| PROBLEM DETAILS |
Beginning with the first line of the data below, extract each line up to and including the one containing "set_input_delay 0.46 -clock". Copy them exactly and add nothing.

| MATERIAL PROVIDED |
++++

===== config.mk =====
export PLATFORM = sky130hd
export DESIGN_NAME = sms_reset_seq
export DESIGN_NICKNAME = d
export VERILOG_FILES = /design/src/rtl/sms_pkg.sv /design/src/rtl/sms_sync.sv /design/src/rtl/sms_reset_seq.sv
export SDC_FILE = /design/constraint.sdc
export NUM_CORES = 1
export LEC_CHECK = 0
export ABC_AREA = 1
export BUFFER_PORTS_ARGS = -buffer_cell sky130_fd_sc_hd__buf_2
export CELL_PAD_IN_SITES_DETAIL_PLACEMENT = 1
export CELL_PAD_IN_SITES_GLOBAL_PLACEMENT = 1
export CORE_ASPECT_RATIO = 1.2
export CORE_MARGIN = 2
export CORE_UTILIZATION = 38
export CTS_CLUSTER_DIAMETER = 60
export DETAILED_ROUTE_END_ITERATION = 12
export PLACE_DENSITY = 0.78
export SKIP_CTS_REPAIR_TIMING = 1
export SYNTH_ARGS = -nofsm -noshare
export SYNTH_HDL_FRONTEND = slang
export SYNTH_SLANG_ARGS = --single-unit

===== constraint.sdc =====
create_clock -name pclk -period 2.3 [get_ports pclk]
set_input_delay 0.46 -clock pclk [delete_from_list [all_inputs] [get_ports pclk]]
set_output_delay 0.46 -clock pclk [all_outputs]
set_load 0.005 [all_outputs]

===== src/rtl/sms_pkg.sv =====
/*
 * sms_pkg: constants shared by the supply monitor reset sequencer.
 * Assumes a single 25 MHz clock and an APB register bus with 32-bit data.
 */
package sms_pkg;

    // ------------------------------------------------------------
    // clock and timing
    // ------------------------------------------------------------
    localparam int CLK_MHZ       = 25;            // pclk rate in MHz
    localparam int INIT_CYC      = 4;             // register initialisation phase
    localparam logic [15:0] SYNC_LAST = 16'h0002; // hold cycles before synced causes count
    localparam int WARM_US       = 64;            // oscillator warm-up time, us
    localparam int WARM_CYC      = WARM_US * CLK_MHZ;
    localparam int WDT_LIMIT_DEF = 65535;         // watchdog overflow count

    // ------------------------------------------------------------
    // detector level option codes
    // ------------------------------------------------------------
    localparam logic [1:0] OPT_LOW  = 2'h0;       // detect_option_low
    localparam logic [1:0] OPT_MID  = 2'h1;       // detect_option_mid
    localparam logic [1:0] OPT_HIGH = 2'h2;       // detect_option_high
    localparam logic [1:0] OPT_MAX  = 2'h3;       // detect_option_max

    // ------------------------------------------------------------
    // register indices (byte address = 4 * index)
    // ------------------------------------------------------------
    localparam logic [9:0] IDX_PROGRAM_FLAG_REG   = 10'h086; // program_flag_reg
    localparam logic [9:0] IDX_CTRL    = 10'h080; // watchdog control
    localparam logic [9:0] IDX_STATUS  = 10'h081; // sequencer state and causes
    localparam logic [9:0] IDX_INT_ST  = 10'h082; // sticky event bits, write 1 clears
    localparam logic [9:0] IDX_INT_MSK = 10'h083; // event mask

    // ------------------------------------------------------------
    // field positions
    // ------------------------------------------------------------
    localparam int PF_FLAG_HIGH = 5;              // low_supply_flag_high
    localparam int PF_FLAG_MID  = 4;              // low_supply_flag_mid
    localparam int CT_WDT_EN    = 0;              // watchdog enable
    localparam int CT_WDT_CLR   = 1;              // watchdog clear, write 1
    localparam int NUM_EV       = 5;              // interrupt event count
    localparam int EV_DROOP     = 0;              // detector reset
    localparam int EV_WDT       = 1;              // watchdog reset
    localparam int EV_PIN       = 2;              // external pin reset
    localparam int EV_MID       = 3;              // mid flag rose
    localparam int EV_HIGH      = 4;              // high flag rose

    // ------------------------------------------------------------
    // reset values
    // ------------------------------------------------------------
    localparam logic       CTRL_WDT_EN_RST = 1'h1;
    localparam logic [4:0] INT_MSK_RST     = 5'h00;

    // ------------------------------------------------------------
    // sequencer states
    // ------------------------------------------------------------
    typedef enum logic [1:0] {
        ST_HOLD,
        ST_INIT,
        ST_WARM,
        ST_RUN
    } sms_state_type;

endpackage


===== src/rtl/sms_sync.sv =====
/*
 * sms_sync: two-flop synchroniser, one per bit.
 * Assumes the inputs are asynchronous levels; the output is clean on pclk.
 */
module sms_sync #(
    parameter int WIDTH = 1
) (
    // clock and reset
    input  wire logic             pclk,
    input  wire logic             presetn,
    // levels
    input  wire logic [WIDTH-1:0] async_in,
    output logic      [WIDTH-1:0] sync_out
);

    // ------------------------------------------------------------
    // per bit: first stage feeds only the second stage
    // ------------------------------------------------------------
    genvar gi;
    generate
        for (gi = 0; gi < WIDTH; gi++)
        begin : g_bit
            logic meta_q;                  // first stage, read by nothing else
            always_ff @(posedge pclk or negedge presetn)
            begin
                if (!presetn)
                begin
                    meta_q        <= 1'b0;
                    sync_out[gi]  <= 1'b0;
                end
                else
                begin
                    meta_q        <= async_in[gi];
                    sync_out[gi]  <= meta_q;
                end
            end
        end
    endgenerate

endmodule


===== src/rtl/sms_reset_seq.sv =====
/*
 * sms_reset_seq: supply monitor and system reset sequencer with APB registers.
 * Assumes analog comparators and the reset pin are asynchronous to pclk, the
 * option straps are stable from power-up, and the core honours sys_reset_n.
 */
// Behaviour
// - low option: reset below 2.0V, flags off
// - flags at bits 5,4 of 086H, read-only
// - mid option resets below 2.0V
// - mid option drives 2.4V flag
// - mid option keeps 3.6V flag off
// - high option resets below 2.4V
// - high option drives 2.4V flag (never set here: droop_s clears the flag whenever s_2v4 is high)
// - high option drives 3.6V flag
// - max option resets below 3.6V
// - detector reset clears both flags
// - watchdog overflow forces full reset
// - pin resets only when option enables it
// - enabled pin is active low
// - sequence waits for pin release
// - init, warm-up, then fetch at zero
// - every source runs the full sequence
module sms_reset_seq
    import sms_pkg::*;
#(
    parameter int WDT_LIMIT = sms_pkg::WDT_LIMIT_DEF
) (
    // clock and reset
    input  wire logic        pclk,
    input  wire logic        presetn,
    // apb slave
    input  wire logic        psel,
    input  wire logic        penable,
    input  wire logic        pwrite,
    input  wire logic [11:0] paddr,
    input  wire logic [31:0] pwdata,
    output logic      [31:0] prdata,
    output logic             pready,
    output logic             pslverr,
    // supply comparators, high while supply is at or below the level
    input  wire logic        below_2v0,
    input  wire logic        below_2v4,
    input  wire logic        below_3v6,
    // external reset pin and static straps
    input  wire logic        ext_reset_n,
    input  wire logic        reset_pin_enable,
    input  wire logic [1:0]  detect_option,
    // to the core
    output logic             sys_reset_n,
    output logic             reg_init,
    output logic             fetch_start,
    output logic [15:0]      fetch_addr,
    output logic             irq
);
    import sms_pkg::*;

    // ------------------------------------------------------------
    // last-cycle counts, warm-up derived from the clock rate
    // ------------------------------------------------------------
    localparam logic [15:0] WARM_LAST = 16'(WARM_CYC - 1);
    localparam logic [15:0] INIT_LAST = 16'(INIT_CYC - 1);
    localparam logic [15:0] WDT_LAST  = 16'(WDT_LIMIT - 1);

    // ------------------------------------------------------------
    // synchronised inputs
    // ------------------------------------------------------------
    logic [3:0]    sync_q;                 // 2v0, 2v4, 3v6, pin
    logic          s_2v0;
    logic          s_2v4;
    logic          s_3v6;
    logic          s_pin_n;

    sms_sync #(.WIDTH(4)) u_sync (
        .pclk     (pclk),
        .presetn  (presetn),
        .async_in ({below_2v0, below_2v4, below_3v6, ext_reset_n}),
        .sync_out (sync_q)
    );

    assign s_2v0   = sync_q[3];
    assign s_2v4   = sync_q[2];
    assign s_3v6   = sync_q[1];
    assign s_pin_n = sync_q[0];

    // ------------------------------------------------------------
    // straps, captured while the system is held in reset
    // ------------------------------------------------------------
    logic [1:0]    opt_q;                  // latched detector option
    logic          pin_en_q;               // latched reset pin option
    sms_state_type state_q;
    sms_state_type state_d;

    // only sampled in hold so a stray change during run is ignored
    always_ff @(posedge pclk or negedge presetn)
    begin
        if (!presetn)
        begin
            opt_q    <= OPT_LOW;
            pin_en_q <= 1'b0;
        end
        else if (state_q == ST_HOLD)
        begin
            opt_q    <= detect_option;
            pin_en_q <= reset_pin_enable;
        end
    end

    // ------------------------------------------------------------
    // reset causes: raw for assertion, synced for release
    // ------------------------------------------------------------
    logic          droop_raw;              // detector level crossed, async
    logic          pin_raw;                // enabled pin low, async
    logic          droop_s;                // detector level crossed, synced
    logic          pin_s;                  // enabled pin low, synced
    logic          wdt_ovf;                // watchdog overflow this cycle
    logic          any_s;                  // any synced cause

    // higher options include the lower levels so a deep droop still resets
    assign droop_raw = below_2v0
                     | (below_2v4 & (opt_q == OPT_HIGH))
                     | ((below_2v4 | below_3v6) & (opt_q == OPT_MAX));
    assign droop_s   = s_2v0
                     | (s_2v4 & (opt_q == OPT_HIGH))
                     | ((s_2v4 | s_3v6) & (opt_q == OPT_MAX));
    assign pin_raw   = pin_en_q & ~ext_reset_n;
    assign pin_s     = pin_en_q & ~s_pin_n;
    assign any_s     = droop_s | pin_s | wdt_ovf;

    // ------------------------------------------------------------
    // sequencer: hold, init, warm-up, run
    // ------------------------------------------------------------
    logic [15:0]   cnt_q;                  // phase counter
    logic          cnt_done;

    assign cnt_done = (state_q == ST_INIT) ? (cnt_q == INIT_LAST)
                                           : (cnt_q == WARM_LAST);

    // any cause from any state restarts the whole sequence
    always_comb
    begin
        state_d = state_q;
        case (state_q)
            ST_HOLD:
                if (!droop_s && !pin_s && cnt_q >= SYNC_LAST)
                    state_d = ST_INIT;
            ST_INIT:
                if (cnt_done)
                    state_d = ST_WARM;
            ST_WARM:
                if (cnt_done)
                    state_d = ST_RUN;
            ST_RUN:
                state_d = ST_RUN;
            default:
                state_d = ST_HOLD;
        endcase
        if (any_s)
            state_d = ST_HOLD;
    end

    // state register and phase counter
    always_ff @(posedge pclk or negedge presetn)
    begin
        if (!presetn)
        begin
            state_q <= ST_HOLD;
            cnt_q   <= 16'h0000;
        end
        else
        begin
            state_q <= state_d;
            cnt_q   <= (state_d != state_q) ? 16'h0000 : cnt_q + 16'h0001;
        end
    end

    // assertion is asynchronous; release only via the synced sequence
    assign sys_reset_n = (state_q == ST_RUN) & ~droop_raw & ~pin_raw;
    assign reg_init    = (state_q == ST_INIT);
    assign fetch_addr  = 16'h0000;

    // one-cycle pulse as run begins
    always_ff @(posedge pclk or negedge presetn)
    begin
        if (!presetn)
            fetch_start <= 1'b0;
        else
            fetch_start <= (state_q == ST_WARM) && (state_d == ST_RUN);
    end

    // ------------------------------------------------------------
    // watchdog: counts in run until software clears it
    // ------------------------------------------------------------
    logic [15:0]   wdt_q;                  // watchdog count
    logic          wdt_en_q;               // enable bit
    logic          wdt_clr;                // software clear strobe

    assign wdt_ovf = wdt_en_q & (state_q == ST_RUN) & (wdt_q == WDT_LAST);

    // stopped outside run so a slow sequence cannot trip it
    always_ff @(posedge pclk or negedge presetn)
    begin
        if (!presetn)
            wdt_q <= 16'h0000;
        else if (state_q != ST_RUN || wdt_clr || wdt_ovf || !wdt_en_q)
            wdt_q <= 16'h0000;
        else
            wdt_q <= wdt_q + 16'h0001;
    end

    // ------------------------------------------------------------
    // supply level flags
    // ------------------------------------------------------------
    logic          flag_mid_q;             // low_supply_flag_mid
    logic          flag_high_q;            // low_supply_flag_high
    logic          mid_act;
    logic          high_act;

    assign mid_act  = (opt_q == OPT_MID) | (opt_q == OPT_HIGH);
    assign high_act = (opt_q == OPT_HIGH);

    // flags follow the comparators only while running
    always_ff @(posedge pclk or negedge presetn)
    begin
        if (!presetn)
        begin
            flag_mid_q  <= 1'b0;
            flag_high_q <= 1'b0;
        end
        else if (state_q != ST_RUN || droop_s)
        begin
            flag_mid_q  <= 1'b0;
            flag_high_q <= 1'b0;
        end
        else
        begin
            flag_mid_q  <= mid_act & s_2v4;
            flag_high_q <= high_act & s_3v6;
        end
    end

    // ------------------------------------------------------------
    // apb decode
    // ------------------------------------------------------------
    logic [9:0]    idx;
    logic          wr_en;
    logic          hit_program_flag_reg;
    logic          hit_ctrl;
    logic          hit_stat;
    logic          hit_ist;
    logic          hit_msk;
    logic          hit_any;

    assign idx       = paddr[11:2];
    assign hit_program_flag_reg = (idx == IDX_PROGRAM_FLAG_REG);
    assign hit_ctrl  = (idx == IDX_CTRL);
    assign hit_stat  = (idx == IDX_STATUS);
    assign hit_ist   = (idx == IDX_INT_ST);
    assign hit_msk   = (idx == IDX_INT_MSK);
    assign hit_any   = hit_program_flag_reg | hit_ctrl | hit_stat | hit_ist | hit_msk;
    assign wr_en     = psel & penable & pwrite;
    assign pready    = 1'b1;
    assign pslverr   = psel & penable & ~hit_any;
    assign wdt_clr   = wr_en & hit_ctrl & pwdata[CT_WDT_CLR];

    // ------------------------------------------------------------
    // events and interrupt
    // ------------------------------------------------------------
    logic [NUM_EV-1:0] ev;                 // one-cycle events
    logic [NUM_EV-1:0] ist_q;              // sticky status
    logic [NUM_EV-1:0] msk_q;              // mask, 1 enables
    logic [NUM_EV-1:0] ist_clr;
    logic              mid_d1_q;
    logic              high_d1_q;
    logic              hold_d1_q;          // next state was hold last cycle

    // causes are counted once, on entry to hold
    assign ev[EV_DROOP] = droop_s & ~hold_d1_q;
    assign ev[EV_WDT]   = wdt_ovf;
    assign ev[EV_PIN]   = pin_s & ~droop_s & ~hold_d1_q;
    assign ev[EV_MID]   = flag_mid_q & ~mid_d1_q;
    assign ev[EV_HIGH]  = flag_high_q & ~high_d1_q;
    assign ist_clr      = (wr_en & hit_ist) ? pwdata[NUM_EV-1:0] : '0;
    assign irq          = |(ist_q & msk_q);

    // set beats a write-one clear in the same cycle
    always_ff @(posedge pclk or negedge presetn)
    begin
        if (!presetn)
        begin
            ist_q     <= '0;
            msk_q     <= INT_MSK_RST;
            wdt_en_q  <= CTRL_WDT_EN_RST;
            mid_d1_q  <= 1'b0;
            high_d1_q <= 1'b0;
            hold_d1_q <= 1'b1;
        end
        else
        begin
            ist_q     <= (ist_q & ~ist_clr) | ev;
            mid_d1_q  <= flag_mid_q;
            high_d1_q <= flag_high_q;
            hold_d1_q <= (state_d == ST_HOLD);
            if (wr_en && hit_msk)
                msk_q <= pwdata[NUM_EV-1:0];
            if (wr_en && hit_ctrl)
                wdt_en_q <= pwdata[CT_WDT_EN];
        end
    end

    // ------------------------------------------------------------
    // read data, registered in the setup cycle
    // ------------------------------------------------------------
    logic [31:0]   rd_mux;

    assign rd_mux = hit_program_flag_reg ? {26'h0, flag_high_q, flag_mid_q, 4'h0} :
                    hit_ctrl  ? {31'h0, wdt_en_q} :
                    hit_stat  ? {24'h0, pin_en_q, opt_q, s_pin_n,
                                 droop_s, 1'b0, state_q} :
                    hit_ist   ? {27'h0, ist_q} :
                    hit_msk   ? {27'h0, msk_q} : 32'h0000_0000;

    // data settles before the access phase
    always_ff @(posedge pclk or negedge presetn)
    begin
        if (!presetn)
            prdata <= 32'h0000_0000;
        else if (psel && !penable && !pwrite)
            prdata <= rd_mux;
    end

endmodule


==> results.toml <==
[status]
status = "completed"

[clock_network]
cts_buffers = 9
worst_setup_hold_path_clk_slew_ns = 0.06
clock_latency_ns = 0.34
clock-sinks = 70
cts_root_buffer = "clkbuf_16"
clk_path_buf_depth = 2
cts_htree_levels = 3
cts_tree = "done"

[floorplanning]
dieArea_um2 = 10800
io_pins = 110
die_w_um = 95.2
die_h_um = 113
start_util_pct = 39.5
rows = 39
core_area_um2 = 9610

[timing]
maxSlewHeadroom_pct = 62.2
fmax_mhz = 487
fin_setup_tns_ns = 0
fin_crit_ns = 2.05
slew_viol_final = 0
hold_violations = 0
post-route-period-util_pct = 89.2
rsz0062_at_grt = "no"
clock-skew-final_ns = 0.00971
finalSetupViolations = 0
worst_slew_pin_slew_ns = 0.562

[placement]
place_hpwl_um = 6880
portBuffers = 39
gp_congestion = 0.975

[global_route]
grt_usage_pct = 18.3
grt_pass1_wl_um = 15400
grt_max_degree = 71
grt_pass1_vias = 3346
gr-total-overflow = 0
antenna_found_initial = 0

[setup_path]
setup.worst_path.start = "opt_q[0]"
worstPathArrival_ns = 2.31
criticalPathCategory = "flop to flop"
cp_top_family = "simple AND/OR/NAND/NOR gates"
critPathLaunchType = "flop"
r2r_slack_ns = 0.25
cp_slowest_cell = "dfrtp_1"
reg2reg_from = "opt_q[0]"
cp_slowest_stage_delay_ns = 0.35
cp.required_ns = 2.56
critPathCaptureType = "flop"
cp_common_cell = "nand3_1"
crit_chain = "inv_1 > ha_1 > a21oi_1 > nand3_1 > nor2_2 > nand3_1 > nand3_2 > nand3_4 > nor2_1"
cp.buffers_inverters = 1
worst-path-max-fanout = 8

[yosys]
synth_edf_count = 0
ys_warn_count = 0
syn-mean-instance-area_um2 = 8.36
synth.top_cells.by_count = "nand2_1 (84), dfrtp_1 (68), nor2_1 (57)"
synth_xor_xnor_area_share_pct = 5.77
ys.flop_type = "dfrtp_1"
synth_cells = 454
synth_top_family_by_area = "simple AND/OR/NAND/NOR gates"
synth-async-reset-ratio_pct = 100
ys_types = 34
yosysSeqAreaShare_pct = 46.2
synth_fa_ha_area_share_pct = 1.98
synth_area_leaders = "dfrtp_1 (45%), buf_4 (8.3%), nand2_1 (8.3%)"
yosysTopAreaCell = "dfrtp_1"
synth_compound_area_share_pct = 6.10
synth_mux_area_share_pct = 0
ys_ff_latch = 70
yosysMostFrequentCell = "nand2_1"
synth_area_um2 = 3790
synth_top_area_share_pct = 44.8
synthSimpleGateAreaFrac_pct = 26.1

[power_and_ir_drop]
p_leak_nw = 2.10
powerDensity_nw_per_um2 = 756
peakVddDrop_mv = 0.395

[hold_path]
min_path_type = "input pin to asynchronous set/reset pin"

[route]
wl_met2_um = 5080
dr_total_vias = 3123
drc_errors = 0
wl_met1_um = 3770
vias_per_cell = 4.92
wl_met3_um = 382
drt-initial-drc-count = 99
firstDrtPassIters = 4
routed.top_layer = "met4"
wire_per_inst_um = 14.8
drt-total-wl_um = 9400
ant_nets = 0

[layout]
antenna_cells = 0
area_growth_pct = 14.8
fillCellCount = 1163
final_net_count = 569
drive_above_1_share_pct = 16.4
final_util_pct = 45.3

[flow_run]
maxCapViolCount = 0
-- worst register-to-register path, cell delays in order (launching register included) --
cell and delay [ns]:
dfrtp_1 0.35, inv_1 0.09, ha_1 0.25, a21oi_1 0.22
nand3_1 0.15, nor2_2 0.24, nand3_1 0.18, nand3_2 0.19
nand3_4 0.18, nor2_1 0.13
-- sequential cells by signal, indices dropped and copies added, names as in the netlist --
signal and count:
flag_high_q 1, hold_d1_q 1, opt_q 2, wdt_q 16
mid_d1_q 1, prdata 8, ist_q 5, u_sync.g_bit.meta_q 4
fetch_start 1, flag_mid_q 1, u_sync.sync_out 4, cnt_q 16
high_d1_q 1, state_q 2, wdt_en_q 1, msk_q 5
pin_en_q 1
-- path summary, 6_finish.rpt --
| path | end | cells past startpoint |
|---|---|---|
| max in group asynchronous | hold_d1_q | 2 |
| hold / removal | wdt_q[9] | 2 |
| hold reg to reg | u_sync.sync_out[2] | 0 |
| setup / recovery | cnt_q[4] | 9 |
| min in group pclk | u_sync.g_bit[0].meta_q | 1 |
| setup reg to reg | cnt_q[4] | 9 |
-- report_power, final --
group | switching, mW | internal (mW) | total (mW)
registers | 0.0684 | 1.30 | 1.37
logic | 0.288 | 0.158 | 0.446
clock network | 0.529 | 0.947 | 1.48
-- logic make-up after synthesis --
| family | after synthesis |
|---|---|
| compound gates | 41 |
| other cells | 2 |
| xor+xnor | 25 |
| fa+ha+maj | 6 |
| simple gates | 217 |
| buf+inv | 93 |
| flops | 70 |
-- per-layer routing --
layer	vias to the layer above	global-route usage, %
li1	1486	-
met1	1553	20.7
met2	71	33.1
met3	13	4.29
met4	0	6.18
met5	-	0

++++

| RESPONSE FOR THIS EXERCISE |
===== config.mk =====
export PLATFORM = sky130hd
export DESIGN_NAME = sms_reset_seq
export DESIGN_NICKNAME = d
export VERILOG_FILES = /design/src/rtl/sms_pkg.sv /design/src/rtl/sms_sync.sv /design/src/rtl/sms_reset_seq.sv
export SDC_FILE = /design/constraint.sdc
export NUM_CORES = 1
export LEC_CHECK = 0
export ABC_AREA = 1
export BUFFER_PORTS_ARGS = -buffer_cell sky130_fd_sc_hd__buf_2
export CELL_PAD_IN_SITES_DETAIL_PLACEMENT = 1
export CELL_PAD_IN_SITES_GLOBAL_PLACEMENT = 1
export CORE_ASPECT_RATIO = 1.2
export CORE_MARGIN = 2
export CORE_UTILIZATION = 38
export CTS_CLUSTER_DIAMETER = 60
export DETAILED_ROUTE_END_ITERATION = 12
export PLACE_DENSITY = 0.78
export SKIP_CTS_REPAIR_TIMING = 1
export SYNTH_ARGS = -nofsm -noshare
export SYNTH_HDL_FRONTEND = slang
export SYNTH_SLANG_ARGS = --single-unit

===== constraint.sdc =====
create_clock -name pclk -period 2.3 [get_ports pclk]
set_input_delay 0.46 -clock pclk [delete_from_list [all_inputs] [get_ports pclk]]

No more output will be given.